◆ **To do**
For the entries below, report every line that includes the word "constraint".

◆ **Data for this exercise**
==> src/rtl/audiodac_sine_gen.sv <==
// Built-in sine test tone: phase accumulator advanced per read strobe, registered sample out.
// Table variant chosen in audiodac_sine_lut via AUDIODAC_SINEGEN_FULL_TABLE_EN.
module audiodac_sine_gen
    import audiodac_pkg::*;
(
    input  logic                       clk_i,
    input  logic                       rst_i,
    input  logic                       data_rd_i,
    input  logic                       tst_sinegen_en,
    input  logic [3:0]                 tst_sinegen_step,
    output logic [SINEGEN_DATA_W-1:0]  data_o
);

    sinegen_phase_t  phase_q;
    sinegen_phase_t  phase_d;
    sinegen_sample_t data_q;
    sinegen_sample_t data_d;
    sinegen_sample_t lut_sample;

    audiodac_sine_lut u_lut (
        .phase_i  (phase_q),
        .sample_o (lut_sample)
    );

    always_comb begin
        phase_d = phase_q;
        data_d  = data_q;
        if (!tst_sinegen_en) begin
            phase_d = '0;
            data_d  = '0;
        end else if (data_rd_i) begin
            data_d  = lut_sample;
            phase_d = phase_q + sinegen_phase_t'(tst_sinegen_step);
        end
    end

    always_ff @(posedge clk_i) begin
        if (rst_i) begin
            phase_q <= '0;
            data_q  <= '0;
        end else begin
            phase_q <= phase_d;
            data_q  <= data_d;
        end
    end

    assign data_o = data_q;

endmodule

...

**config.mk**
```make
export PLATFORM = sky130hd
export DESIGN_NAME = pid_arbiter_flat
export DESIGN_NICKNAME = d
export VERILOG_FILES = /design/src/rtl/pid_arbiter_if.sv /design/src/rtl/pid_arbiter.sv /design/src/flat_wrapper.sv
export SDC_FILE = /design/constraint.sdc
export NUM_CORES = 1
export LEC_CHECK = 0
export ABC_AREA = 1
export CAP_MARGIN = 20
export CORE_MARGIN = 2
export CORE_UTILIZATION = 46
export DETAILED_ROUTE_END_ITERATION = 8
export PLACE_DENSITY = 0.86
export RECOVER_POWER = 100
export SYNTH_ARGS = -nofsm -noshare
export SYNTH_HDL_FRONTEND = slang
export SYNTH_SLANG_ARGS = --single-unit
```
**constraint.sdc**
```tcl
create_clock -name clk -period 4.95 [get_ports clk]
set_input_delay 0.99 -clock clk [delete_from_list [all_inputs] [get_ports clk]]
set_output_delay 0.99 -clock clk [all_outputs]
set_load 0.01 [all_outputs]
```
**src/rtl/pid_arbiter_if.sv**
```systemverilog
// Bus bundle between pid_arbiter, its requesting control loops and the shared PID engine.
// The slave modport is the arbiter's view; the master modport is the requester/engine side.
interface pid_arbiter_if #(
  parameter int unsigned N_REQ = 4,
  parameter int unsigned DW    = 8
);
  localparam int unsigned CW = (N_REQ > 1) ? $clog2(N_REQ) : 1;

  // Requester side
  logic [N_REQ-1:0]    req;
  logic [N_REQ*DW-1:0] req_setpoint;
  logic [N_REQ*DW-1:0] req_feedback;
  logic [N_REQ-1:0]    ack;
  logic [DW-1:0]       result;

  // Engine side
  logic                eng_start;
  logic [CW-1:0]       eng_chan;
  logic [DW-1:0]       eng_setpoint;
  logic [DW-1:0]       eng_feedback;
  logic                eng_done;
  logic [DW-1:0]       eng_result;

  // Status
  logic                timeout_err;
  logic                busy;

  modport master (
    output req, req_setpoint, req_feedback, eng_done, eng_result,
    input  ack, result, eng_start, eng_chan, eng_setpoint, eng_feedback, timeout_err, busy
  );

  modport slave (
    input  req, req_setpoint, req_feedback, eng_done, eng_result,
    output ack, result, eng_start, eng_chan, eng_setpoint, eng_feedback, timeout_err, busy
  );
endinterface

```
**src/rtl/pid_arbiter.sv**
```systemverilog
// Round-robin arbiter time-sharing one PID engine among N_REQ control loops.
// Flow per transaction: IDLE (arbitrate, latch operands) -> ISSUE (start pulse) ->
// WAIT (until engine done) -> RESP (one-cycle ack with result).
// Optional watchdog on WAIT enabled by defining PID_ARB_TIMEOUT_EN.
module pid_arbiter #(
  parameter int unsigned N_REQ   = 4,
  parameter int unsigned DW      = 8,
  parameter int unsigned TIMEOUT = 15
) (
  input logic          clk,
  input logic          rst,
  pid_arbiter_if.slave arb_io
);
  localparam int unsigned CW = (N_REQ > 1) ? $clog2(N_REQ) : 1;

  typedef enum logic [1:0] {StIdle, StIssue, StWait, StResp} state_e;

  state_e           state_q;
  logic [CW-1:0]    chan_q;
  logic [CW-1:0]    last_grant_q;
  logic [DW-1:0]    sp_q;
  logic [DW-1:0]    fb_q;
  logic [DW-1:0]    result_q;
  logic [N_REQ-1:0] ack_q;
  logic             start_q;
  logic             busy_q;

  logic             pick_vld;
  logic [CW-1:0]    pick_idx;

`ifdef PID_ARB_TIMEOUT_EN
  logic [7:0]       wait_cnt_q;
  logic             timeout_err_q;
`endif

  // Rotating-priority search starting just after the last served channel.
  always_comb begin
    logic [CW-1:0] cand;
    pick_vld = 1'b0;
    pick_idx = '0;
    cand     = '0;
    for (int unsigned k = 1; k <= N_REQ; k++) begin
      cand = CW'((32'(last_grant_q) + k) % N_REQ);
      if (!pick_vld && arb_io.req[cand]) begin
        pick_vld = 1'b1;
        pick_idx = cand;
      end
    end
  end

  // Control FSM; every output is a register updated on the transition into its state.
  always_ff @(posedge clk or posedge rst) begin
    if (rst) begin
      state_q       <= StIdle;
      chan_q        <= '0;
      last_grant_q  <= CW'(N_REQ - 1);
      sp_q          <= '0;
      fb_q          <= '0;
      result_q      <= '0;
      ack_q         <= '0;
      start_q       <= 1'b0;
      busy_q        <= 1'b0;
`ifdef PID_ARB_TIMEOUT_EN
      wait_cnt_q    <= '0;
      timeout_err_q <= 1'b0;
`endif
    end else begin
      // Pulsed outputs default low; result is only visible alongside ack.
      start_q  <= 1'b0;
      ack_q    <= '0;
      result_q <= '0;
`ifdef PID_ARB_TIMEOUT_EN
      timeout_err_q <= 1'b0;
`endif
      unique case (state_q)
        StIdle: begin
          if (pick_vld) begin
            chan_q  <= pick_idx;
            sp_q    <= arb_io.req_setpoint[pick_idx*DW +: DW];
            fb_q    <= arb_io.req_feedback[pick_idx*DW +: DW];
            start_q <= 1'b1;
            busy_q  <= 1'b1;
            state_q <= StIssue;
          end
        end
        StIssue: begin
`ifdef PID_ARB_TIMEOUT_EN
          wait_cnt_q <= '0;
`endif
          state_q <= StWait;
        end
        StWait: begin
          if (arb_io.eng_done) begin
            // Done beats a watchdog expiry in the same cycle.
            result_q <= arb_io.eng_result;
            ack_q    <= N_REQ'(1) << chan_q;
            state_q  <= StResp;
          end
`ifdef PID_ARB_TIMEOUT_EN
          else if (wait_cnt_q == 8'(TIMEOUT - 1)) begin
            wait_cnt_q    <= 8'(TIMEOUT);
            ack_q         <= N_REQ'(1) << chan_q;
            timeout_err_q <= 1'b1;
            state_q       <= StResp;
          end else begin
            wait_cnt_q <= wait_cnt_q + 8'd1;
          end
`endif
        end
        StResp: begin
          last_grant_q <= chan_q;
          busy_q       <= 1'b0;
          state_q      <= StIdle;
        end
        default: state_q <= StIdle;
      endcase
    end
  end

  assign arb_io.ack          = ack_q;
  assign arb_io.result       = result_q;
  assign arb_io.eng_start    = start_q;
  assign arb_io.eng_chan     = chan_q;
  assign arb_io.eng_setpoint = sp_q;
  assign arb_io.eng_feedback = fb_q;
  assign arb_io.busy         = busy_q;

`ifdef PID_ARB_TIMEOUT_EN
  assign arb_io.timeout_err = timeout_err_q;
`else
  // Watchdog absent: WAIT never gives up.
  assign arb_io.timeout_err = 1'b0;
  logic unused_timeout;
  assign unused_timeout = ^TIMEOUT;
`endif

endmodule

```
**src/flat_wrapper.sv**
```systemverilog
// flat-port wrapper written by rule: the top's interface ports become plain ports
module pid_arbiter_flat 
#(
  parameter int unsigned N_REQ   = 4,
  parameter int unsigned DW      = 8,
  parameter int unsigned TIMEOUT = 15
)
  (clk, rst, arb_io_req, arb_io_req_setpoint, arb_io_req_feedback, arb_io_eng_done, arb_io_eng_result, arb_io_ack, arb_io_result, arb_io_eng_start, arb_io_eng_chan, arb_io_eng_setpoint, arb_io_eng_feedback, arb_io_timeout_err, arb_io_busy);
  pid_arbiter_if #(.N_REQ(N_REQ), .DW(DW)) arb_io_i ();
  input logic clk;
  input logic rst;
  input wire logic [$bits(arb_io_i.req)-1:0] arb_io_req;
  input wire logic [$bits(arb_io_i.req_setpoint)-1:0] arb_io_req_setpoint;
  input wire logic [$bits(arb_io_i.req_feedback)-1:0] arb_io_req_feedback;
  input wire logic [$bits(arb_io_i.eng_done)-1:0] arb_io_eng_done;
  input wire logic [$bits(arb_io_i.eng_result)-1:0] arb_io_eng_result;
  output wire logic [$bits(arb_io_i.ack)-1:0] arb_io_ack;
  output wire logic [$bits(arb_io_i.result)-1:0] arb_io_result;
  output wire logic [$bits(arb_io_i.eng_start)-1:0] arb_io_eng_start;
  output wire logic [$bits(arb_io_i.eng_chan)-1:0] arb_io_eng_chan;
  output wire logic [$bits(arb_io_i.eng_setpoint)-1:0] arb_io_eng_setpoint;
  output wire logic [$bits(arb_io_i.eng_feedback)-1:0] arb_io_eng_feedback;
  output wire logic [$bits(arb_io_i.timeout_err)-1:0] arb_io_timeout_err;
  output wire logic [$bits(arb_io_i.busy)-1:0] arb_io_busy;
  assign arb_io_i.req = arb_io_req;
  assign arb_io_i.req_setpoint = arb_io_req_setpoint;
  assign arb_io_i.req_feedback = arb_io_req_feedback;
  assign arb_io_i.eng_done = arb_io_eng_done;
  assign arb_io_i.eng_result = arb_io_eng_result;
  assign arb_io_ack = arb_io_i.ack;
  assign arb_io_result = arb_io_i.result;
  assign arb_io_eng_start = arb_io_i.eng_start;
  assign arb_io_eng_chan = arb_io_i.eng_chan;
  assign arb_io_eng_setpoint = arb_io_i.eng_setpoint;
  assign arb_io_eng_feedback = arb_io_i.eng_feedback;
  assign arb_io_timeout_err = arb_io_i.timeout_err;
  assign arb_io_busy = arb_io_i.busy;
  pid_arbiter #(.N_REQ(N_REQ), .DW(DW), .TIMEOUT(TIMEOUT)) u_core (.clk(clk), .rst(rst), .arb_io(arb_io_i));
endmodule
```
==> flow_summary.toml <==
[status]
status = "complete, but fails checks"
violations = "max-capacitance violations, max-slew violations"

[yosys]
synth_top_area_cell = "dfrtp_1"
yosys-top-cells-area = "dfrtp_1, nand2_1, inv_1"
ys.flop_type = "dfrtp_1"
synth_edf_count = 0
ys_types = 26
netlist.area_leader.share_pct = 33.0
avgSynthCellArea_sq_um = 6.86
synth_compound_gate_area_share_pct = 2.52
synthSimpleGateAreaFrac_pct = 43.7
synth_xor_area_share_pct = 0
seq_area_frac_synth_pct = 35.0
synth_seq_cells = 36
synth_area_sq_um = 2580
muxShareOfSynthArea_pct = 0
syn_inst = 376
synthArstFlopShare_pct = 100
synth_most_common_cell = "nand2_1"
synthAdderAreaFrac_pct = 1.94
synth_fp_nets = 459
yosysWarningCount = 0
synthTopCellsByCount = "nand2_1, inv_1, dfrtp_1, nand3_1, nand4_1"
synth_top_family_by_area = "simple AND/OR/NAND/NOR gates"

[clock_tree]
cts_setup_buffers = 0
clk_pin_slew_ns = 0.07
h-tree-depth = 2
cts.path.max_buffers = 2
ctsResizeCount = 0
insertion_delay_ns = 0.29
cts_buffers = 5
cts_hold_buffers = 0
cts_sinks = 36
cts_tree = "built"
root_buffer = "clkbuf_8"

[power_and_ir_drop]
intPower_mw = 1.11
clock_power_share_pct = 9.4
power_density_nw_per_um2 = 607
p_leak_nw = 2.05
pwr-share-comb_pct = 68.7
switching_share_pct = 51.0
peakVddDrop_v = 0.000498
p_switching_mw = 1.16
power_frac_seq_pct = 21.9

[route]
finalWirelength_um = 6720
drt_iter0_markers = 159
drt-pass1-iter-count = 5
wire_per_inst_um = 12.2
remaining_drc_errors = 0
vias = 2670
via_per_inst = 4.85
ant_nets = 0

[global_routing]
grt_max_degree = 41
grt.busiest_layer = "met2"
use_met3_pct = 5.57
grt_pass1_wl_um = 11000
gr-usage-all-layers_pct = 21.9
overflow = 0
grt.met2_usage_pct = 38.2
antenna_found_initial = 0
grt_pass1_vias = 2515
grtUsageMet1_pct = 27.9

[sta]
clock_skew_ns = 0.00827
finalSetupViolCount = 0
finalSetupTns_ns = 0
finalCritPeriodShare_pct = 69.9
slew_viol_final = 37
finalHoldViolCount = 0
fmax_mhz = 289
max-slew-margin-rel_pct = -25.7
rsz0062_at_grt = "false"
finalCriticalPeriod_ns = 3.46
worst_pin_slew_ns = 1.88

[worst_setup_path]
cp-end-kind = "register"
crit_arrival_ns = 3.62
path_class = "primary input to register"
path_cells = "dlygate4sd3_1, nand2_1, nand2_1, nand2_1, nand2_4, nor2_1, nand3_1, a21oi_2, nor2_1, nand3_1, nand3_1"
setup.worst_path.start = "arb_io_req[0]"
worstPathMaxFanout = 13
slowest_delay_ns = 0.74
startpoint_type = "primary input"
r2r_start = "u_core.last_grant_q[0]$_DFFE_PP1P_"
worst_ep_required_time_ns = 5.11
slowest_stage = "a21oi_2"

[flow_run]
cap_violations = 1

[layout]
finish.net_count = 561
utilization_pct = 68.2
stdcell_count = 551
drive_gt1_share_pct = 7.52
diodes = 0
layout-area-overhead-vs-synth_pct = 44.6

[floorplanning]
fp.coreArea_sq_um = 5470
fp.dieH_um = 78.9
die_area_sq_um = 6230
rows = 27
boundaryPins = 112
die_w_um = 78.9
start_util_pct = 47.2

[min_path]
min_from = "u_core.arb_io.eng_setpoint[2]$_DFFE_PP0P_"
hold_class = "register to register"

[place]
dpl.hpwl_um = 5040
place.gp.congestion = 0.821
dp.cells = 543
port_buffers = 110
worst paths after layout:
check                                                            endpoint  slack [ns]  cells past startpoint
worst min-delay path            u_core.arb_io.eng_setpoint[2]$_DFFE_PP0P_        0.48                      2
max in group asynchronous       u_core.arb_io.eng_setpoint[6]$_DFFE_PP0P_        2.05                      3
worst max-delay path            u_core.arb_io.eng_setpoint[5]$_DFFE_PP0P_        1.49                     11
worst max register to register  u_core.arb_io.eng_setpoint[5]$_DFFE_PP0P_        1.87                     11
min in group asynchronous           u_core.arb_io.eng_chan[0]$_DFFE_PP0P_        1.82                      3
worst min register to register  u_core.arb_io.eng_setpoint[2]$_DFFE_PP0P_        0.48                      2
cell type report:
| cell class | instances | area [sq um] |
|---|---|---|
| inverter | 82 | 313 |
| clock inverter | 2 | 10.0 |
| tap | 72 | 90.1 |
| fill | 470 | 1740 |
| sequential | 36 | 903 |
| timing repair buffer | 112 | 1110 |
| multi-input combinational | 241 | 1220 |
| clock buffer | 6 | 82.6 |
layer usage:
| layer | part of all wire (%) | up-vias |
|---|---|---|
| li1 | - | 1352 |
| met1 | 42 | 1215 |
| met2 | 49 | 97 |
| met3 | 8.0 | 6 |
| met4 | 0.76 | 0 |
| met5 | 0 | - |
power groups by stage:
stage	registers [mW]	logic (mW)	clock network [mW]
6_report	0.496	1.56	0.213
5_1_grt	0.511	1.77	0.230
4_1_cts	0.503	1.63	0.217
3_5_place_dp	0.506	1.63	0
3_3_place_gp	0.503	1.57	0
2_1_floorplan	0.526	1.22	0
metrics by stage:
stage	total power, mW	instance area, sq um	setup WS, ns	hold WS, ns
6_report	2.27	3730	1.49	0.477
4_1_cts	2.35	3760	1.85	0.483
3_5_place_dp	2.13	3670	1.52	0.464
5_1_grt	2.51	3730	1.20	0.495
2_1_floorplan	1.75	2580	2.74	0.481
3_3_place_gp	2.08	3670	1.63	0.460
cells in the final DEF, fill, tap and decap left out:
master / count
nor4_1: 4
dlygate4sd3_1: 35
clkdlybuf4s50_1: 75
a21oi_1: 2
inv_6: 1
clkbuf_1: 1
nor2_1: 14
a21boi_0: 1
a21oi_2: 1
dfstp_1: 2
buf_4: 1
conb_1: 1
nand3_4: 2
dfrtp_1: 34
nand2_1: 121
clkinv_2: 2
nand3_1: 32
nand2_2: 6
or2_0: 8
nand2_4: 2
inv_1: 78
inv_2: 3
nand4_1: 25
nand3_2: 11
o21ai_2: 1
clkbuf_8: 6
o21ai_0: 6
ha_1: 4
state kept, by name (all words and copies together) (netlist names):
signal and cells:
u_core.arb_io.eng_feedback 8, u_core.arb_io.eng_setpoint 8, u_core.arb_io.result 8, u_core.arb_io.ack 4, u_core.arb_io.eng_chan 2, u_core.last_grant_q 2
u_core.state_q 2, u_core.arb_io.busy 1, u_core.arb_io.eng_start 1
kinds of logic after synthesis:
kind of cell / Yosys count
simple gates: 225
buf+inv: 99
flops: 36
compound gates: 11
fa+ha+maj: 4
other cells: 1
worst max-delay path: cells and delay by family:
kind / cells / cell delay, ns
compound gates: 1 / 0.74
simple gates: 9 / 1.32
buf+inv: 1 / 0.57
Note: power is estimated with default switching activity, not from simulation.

---

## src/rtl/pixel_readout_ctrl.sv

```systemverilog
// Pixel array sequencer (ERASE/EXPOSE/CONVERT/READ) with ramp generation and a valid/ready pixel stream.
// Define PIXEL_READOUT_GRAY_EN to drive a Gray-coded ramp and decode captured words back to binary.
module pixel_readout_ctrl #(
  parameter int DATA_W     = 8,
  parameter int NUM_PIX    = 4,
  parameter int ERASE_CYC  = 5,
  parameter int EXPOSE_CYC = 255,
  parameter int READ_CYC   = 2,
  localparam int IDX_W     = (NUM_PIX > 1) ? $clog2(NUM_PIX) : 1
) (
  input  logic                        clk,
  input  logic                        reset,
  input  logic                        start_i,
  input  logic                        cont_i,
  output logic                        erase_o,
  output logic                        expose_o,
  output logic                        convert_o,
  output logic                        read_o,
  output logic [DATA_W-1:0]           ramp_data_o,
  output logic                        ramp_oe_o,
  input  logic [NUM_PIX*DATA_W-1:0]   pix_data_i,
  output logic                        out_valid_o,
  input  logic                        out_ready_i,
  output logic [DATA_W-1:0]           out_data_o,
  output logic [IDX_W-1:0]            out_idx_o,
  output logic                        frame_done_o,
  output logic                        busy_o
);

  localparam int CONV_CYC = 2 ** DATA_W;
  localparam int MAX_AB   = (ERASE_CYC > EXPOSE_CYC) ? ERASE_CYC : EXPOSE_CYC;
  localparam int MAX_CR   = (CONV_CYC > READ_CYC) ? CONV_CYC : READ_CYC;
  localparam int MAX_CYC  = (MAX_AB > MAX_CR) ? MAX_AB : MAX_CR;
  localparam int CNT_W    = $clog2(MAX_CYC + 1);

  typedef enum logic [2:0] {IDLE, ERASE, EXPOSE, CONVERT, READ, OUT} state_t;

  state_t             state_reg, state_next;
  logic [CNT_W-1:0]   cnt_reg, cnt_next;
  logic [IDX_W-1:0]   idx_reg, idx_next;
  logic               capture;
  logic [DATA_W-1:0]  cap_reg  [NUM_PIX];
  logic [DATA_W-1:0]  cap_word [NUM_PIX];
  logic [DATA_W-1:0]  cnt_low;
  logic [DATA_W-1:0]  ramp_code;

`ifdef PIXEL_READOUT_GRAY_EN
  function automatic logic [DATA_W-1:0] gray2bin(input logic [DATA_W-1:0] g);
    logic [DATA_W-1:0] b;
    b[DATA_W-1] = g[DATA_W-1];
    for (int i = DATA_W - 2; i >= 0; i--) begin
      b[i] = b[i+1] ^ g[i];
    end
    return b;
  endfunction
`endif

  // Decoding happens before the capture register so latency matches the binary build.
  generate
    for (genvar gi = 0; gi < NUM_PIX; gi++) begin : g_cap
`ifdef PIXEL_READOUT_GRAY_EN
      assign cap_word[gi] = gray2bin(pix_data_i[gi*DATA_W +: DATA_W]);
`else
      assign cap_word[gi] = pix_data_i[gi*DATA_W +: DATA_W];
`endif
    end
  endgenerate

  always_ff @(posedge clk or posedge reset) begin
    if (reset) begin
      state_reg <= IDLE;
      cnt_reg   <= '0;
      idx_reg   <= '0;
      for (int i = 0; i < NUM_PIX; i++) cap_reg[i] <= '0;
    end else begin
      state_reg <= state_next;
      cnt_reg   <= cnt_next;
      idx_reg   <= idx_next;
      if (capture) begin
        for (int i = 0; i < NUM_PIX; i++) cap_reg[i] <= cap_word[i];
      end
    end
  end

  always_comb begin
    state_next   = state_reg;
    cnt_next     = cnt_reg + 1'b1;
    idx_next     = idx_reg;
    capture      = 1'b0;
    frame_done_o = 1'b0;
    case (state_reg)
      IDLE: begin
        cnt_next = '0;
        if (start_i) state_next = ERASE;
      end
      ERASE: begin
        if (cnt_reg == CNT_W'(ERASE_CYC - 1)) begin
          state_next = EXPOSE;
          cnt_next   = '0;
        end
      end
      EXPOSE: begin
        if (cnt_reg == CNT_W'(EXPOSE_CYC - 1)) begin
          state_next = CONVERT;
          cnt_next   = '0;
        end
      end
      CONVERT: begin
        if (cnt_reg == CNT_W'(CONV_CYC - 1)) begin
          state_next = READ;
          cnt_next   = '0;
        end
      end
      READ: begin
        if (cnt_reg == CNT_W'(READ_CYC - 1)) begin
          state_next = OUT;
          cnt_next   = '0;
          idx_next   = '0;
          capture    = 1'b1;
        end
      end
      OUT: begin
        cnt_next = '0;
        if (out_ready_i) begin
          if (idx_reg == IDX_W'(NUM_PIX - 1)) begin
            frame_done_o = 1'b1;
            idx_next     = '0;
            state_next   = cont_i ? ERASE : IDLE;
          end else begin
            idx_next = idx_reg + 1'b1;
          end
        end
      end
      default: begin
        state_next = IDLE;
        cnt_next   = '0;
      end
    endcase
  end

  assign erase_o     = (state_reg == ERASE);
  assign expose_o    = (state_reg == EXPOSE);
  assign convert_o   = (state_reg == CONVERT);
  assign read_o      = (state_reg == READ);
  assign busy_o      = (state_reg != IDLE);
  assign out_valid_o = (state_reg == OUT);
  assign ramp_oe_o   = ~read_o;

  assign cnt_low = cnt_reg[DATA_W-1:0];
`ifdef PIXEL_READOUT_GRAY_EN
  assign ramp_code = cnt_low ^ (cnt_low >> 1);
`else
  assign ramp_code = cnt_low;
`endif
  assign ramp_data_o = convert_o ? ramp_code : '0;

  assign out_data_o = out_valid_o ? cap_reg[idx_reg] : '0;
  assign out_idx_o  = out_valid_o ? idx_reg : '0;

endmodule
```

◆ **Exercise output**
export SDC_FILE = /design/constraint.sdc
**constraint.sdc**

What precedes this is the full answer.